A participação política do jovem no Brasil contemporâneo
Enviada em 25/06/2020
Em 1922, os caras pintadas foi o movimento predominantemente jovial, que teve como objetivo central o Impeachment do presidente Fernando Collor. É notório que a participação dos jovens na política é algo de extrema importância, pois futuramente eles poderão votar e ser votados. Nesse contexto não ha dúvidas de que as ferramentas virtuais ou manifestações de ruas são fatores de ajuda, para que os mesmos participem ativamente das decisões públicas.
É relevante abordar, primeiramente, que como há uma evolução tecnológica fica mais fácil de debater sobre política pelas redes sociais como: Twitter, Instagram, Facebook e até mesmo o Whatsapp, pois são ferramentas, mas acessíveis ao debate para entender sobre o que está acontecendo no país. Uma pesquisa feita pelo Datafolha junto com a agência de publicidade Box entrevistou 1.200 jovens com cerca de 18 a 24 anos e observaram que 71% avaliam a internet como uma ferramenta política, os mesmos têm seu próprio ponto de vista e os defendem com base dos seus conhecimentos.
Outro fator importante são as manifestações externas nas quais os jovens estão cada vez mais presente para expor suas ideologias e princípios filosóficos diversificados com intuito de buscar renovação que mude o cenário politico degradado e sem retorno que satisfaça de modo igualitário e coletivo. Suas reivindicações sempre são motivadas por insatisfação popular, como o ocorrido nos Estados Unidos, com a morte de George Floyd, vítima de desigualdade racial.

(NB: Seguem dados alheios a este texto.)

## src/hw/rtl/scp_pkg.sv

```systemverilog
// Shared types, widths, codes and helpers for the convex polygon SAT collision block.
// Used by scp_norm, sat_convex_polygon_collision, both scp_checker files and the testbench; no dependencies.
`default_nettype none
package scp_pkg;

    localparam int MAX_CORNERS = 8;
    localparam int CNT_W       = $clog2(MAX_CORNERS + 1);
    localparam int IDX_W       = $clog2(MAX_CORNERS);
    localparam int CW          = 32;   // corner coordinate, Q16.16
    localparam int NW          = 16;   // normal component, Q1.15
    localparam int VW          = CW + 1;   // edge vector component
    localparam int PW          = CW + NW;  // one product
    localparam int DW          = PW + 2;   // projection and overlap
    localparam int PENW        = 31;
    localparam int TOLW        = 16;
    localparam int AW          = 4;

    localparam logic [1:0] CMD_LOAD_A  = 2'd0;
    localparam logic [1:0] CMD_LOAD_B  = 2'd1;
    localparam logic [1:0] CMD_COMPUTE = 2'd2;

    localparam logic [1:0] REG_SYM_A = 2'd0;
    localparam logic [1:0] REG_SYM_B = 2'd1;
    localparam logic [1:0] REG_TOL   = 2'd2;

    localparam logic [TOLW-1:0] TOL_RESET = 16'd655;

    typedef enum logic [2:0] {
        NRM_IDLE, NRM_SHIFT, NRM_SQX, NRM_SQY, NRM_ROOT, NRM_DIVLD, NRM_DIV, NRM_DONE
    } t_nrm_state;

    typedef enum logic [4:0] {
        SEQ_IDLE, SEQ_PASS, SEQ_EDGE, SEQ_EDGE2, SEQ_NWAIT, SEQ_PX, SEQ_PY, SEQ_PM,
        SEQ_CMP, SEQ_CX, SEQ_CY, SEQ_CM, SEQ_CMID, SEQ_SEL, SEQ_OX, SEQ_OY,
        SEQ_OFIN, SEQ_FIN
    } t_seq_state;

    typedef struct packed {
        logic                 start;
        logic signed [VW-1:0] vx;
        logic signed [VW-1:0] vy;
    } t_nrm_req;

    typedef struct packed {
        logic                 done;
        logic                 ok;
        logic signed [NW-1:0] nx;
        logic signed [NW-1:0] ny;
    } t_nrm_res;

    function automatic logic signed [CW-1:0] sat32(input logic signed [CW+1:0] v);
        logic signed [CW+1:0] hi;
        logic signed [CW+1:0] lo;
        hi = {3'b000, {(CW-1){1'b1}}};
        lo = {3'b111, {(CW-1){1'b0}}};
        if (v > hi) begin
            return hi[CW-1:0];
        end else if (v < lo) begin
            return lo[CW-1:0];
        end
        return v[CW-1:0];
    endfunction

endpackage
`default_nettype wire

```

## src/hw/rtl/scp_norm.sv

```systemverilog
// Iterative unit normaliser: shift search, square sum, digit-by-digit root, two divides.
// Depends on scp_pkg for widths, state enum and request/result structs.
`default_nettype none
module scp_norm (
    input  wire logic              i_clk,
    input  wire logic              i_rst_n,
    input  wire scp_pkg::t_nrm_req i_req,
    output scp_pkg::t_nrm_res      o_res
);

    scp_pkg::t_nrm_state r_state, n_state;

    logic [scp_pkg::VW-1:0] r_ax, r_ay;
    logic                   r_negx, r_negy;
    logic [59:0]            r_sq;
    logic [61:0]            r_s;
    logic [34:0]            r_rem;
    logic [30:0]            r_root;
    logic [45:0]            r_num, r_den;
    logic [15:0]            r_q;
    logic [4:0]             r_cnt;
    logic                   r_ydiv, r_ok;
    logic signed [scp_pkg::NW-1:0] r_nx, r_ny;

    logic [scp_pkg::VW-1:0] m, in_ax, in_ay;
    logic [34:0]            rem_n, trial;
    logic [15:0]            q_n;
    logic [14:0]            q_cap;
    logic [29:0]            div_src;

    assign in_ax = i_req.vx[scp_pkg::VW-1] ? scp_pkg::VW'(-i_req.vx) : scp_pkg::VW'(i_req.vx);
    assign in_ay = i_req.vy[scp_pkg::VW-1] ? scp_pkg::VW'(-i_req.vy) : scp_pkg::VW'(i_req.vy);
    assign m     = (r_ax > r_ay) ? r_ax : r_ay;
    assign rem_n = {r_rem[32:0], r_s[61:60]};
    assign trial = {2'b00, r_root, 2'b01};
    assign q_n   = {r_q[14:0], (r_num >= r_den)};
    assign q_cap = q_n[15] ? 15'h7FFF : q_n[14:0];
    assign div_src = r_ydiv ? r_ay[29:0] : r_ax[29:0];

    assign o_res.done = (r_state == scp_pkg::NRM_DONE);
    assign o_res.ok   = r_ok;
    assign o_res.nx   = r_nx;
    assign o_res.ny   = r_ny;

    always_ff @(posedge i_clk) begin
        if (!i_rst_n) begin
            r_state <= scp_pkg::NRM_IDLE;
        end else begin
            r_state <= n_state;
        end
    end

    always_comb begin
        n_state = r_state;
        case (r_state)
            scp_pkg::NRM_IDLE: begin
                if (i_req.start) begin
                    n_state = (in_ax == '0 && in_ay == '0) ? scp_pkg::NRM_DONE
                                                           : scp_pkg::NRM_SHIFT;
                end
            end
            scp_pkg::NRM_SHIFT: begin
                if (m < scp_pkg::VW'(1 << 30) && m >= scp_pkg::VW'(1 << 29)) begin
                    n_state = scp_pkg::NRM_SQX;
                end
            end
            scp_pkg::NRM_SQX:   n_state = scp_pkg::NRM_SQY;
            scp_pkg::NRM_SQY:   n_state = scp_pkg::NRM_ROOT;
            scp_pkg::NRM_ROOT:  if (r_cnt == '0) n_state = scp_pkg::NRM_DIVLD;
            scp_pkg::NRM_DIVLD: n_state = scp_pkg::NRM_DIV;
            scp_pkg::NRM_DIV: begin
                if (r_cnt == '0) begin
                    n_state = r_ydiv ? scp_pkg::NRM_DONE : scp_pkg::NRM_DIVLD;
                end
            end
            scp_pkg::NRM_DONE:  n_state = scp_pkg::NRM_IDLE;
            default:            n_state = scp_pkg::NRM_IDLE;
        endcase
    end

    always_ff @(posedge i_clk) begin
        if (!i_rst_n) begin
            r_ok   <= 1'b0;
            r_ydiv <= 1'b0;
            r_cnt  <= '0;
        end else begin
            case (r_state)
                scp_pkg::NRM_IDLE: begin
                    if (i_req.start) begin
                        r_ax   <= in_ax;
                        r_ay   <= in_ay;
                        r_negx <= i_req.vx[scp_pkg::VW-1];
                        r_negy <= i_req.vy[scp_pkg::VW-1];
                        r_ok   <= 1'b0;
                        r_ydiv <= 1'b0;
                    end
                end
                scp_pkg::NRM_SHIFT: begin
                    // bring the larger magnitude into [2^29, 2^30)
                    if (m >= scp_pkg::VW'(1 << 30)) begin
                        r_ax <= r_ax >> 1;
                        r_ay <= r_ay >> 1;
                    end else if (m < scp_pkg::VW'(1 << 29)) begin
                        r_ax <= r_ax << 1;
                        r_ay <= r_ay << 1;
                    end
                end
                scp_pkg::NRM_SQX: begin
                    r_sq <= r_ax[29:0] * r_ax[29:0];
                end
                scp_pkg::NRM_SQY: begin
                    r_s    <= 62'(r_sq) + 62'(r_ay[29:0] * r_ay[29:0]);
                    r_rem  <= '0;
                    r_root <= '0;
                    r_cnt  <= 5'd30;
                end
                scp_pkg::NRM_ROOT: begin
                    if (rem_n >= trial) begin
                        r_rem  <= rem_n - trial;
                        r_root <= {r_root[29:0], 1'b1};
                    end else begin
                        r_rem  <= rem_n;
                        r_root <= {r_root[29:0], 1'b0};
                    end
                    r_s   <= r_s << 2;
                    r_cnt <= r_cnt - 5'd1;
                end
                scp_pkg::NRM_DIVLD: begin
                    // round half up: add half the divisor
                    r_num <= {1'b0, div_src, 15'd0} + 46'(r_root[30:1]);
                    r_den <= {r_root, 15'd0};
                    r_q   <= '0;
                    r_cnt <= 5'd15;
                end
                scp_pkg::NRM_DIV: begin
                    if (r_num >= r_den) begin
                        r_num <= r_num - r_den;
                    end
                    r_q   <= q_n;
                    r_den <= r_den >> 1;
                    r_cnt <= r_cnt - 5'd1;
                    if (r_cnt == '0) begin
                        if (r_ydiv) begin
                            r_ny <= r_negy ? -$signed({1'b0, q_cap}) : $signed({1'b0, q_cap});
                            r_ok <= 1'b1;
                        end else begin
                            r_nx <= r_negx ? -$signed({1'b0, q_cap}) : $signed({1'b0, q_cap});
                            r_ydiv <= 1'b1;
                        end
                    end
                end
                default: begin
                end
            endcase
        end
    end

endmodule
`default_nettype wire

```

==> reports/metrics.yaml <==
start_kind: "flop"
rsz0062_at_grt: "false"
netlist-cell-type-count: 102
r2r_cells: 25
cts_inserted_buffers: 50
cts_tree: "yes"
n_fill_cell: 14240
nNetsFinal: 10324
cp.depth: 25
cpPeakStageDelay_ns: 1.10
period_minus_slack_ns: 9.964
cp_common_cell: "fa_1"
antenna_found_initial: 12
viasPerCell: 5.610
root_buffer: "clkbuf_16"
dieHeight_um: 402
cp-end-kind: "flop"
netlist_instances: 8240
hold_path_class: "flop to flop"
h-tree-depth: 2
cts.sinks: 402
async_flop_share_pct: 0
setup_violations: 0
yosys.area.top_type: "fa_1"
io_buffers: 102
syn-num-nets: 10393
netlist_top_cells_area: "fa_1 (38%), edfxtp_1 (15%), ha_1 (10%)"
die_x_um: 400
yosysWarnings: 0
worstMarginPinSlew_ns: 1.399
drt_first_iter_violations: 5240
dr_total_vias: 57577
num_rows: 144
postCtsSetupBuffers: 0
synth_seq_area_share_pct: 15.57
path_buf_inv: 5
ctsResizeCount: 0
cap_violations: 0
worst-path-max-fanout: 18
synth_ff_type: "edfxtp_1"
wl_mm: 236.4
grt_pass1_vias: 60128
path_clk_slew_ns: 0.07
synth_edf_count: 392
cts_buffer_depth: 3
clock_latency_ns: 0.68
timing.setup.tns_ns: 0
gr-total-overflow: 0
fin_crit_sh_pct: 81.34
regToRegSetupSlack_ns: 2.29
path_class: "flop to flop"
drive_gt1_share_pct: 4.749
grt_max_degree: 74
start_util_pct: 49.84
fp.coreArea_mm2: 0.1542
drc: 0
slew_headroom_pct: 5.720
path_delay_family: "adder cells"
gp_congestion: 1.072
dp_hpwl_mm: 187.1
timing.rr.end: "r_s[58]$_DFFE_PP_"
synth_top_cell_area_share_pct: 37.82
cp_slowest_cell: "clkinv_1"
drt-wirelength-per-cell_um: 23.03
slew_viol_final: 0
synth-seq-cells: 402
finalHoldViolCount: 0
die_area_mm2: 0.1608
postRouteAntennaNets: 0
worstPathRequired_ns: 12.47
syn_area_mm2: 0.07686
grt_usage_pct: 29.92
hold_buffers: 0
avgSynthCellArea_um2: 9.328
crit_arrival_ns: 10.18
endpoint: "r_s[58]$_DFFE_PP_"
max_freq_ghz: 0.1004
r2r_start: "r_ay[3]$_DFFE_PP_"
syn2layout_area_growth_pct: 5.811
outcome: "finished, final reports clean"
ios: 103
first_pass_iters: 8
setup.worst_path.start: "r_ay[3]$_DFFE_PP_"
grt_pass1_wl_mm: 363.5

Portanto, para que, o jovem seja presente e entenda mais sobre política, é necessário que as escolas por meio da disciplina de ciências políticas ajude-o a desenvolver cada vez mais sobre a participação e a importância do engajamento do mesmo no sistema. Além disso, o Judiciário poderia ajudar promovendo seções com o intuito de entender as manifestações para que não haja opressão social, mas que tenha liberdade e melhores condições para esses jovens futuramente.